Omdat het beroep gegrond is moet de inspecteur het griffierecht aan belanghebbende vergoeden en krijgt belanghebbende ook een vergoeding van zijn proceskosten. De inspecteur moet deze vergoeding betalen. De vergoeding bedraagt € 1.814 [8] omdat de gemachtigde van belanghebbende een beroepschrift heeft ingediend en aan de zitting heeft deelgenomen. Verder zijn er geen kosten gemaakt die vergoed kunnen worden.

Beslissing

De rechtbank:
- verklaart het beroep gegrond;
- vernietigt de uitspraak op bezwaar;
- handhaaft de teruggaafbeschikking van € 2.746;
- bepaalt dat de inspecteur het griffierecht van € 187 aan belanghebbende moet vergoeden;
- veroordeelt de inspecteur tot betaling van € 1.814 aan proceskosten aan belanghebbende.
Deze uitspraak is gedaan door mr. drs. S.J. Willems-Ruesink, rechter, in aanwezigheid van mr. C.C. van den Berg, griffier, op 10 oktober 2025. De uitspraak is openbaar gemaakt door middel van geanonimiseerde publicatie op www.rechtspraak.nl.
griffier
rechter
Deze uitspraak is in Mijn Rechtspraak geplaatst.
Aan deze uitspraak hoeft pas uitvoering te worden gegeven als de uitspraak onherroepelijk is geworden. De uitspraak is onherroepelijk als niet binnen zes weken na verzending van de uitspraak een rechtsmiddel is aangewend of onherroepelijk op het aangewende rechtsmiddel is beslist. [9]
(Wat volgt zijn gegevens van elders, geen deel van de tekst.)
$ cat config.mk
export PLATFORM = sky130hd
export DESIGN_NAME = alu_issue_ctrl_flat
export DESIGN_NICKNAME = d
export VERILOG_FILES = /design/src/rtl/alu_issue_ctrl_pkg.sv /design/src/rtl/alu_issue_ctrl_if.sv /design/src/rtl/alu_issue_ctrl_fifo.sv /design/src/rtl/alu_issue_ctrl.sv /design/src/flat_wrapper.sv
export SDC_FILE = /design/constraint.sdc
export NUM_CORES = 1
export LEC_CHECK = 0
export ABC_AREA = 1
export CAP_MARGIN = 40
export CORE_MARGIN = 8
export CORE_UTILIZATION = 62
export CTS_BUF_LIST = sky130_fd_sc_hd__clkbuf_16
export CTS_CLUSTER_DIAMETER = 120
export DETAILED_ROUTE_END_ITERATION = 12
export DONT_BUFFER_PORTS = 1
export GPL_TIMING_DRIVEN = 0
export PLACE_DENSITY_LB_ADDON = 0.08
export SETUP_SLACK_MARGIN = 0.5
export SKIP_LAST_GASP = 1
export SLEW_MARGIN = 10
export SYNTH_ARGS = -nofsm -noshare
export SYNTH_HDL_FRONTEND = slang
export SYNTH_HIERARCHICAL = 1
export SYNTH_SLANG_ARGS = --single-unit
$ cat constraint.sdc
create_clock -name clk -period 3 [get_ports clk]
set_input_delay 0.45 -clock clk [delete_from_list [all_inputs] [get_ports clk]]
set_output_delay 0.45 -clock clk [all_outputs]
set_load 0.01 [all_outputs]
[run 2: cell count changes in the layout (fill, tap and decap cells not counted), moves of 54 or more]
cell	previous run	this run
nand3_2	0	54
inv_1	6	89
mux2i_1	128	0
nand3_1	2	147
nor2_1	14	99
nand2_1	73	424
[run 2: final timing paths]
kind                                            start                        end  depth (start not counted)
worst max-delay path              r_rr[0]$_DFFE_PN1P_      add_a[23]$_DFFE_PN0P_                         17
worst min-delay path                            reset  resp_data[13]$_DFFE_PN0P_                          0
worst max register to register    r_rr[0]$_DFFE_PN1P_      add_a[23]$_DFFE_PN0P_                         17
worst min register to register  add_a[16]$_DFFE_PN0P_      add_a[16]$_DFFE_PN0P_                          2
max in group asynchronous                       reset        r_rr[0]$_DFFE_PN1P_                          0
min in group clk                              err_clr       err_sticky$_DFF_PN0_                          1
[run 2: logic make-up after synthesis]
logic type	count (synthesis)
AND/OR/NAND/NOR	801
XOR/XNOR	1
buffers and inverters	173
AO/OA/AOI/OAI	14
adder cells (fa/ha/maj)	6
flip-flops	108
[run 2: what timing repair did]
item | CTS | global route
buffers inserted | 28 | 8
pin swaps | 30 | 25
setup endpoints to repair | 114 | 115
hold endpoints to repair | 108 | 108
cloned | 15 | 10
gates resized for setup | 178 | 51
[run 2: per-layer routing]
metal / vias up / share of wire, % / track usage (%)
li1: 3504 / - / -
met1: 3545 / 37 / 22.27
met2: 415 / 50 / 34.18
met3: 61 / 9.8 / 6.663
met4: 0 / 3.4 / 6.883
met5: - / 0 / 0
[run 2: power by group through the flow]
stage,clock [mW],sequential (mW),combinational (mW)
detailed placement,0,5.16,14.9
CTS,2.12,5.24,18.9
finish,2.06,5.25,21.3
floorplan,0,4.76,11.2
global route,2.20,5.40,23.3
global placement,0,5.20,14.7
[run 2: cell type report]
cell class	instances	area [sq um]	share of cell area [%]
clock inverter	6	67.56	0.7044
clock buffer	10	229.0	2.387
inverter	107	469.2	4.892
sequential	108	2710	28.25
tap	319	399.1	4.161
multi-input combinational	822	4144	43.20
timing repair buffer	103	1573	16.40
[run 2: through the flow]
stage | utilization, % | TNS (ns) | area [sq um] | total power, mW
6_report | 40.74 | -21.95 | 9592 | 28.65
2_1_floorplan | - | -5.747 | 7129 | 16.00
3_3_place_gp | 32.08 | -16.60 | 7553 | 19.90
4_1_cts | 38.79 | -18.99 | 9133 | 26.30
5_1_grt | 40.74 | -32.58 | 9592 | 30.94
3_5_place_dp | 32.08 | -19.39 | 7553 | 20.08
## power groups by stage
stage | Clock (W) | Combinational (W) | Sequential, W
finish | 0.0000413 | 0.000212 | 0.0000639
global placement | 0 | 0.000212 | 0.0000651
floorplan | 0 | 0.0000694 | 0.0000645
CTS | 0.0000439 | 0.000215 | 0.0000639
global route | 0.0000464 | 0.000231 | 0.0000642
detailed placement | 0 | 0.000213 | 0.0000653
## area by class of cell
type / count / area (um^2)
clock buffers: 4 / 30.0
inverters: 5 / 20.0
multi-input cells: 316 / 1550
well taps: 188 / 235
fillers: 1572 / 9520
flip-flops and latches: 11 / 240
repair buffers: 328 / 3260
===== src/flat_wrapper.sv =====
// flat-port wrapper written by rule: the top's interface ports become plain ports
module icmp_rx_buf_ctrl_flat 
#(
  parameter int ADDR_W = 11,
  parameter int DATA_W = 8,
  parameter int RD_LAT = 2
)
  (clk, rst, bus_rx_valid, bus_rx_data, bus_rx_last, bus_rx_err, bus_ram_rd_data, bus_tx_start, bus_tx_ready, bus_rx_drop, bus_ram_wr_en, bus_ram_wr_addr, bus_ram_wr_data, bus_ram_rd_addr, bus_pkt_avail, bus_pkt_len, bus_tx_valid, bus_tx_data, bus_tx_last);
  icmp_rx_buf_ctrl_if #(.ADDR_W(ADDR_W), .DATA_W(DATA_W)) bus_i ();
  input logic clk;
  input logic rst;
  input wire logic [$bits(bus_i.rx_valid)-1:0] bus_rx_valid;
  input wire logic [$bits(bus_i.rx_data)-1:0] bus_rx_data;
  input wire logic [$bits(bus_i.rx_last)-1:0] bus_rx_last;
  input wire logic [$bits(bus_i.rx_err)-1:0] bus_rx_err;
  input wire logic [$bits(bus_i.ram_rd_data)-1:0] bus_ram_rd_data;
  input wire logic [$bits(bus_i.tx_start)-1:0] bus_tx_start;
  input wire logic [$bits(bus_i.tx_ready)-1:0] bus_tx_ready;
  output wire logic [$bits(bus_i.rx_drop)-1:0] bus_rx_drop;
  output wire logic [$bits(bus_i.ram_wr_en)-1:0] bus_ram_wr_en;
  output wire logic [$bits(bus_i.ram_wr_addr)-1:0] bus_ram_wr_addr;
  output wire logic [$bits(bus_i.ram_wr_data)-1:0] bus_ram_wr_data;
  output wire logic [$bits(bus_i.ram_rd_addr)-1:0] bus_ram_rd_addr;
  output wire logic [$bits(bus_i.pkt_avail)-1:0] bus_pkt_avail;
  output wire logic [$bits(bus_i.pkt_len)-1:0] bus_pkt_len;
  output wire logic [$bits(bus_i.tx_valid)-1:0] bus_tx_valid;
  output wire logic [$bits(bus_i.tx_data)-1:0] bus_tx_data;
  output wire logic [$bits(bus_i.tx_last)-1:0] bus_tx_last;
  assign bus_i.rx_valid = bus_rx_valid;
  assign bus_i.rx_data = bus_rx_data;
  assign bus_i.rx_last = bus_rx_last;
  assign bus_i.rx_err = bus_rx_err;
  assign bus_i.ram_rd_data = bus_ram_rd_data;
  assign bus_i.tx_start = bus_tx_start;
  assign bus_i.tx_ready = bus_tx_ready;
  assign bus_rx_drop = bus_i.rx_drop;
  assign bus_ram_wr_en = bus_i.ram_wr_en;
  assign bus_ram_wr_addr = bus_i.ram_wr_addr;
  assign bus_ram_wr_data = bus_i.ram_wr_data;
  assign bus_ram_rd_addr = bus_i.ram_rd_addr;
  assign bus_pkt_avail = bus_i.pkt_avail;
  assign bus_pkt_len = bus_i.pkt_len;
  assign bus_tx_valid = bus_i.tx_valid;
  assign bus_tx_data = bus_i.tx_data;
  assign bus_tx_last = bus_i.tx_last;
  icmp_rx_buf_ctrl #(.ADDR_W(ADDR_W), .DATA_W(DATA_W), .RD_LAT(RD_LAT)) u_core (.clk(clk), .rst(rst), .bus(bus_i));
endmodule

===== config.mk =====
export PLATFORM = sky130hd
export DESIGN_NAME = icmp_rx_buf_ctrl_flat
export DESIGN_NICKNAME = d
export VERILOG_FILES = /design/src/rtl/icmp_rx_buf_ctrl_if.sv /design/src/rtl/icmp_rx_buf_ctrl.sv /design/src/flat_wrapper.sv
export SDC_FILE = /design/constraint.sdc
export NUM_CORES = 1
export LEC_CHECK = 0
export BUFFER_PORTS_ARGS = -buffer_cell sky130_fd_sc_hd__buf_4
export CORE_ASPECT_RATIO = 0.9
export CORE_MARGIN = 2
export CORE_UTILIZATION = 57
export DETAILED_ROUTE_END_ITERATION = 7
export PLACE_DENSITY = 0.8
export SYNTH_ARGS = -nofsm -noshare
export SYNTH_HDL_FRONTEND = slang
export SYNTH_SLANG_ARGS = --single-unit

===== constraint.sdc =====
create_clock -name clk -period 4.25 [get_ports clk]
set_input_delay 0.85 -clock clk [delete_from_list [all_inputs] [get_ports clk]]
set_output_delay 0.85 -clock clk [all_outputs]
set_load 0.05 [all_outputs]
<file path="config.mk">
export PLATFORM = sky130hd
export DESIGN_NAME = seed_core_arbiter
export DESIGN_NICKNAME = d
export VERILOG_FILES = /design/src/rtl/seed_core_arbiter.sv
export SDC_FILE = /design/constraint.sdc
export NUM_CORES = 1
export LEC_CHECK = 0
export ABC_AREA = 1
export BUFFER_PORTS_ARGS = -buffer_cell sky130_fd_sc_hd__buf_2
export CAP_MARGIN = 20
export CORE_AREA = 4 4 400 402
export CTS_BUF_LIST = sky130_fd_sc_hd__clkbuf_16
export DETAILED_ROUTE_END_ITERATION = 10
export DIE_AREA = 0 0 404 406
export PLACE_DENSITY = 0.41
export SYNTH_ARGS = -nofsm -noshare
export SYNTH_HDL_FRONTEND = slang
export SYNTH_SLANG_ARGS = --single-unit
</file>
<file path="constraint.sdc">
create_clock -name CLK -period 44.7 [get_ports CLK]
set_input_delay 8.94 -clock CLK [delete_from_list [all_inputs] [get_ports CLK]]
set_output_delay 8.94 -clock CLK [all_outputs]
set_load 0.1 [all_outputs]
</file>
Informatie over hoger beroep

Een partij die het niet eens is met deze uitspraak, kan een hogerberoepschrift sturen naar het gerechtshof ‘s-Hertogenbosch waarin wordt uitgelegd waarom deze partij het niet eens is met deze uitspraak. Het hogerberoepschrift moet worden ingediend binnen zes weken na de dag waarop deze uitspraak is verzonden.
Digitaal hoger beroep instellen kan via “Formulieren en inloggen” op www.rechtspraak.nl. Hoger beroep instellen kan eventueel ook nog steeds door verzending van een brief aan het gerechtshof ‘s-Hertogenbosch (belastingkamer), Postbus 70583, 5201 CZ 's-Hertogenbosch.

Voetnoten

1.Artikel 6:7 van de Algemene wet bestuursrecht (Awb).
2.Artikel 26c van de Algemene wet inzake rijksbelastingen (AWR).
3.Artikel 6:9, eerste lid, van de Awb.
4.Vgl. Hoge Raad 7 mei 2021, ECLI:NL:HR:2021:705, r.o. 2.3.2 tot en met 2.3.4.
5.Op grond van artikel 8:72, derde lid, aanhef en onder b, van de Algemene wet bestuursrecht.
6.Regeling van de Staatssecretaris van Financiën van 2 december 2022 (Stcrt. 2022, nr. 33377).
7.Vgl. Hoge Raad 19 december 2014, ECLI:NL:HR:2014:3679, r.o. 3.6.2 en 3.6.3.
8.2 punten x € 907 per punt en een wegingsfactor 1.
9.Artikel 27h, derde lid en artikel 28, zevende lid, van de AWR.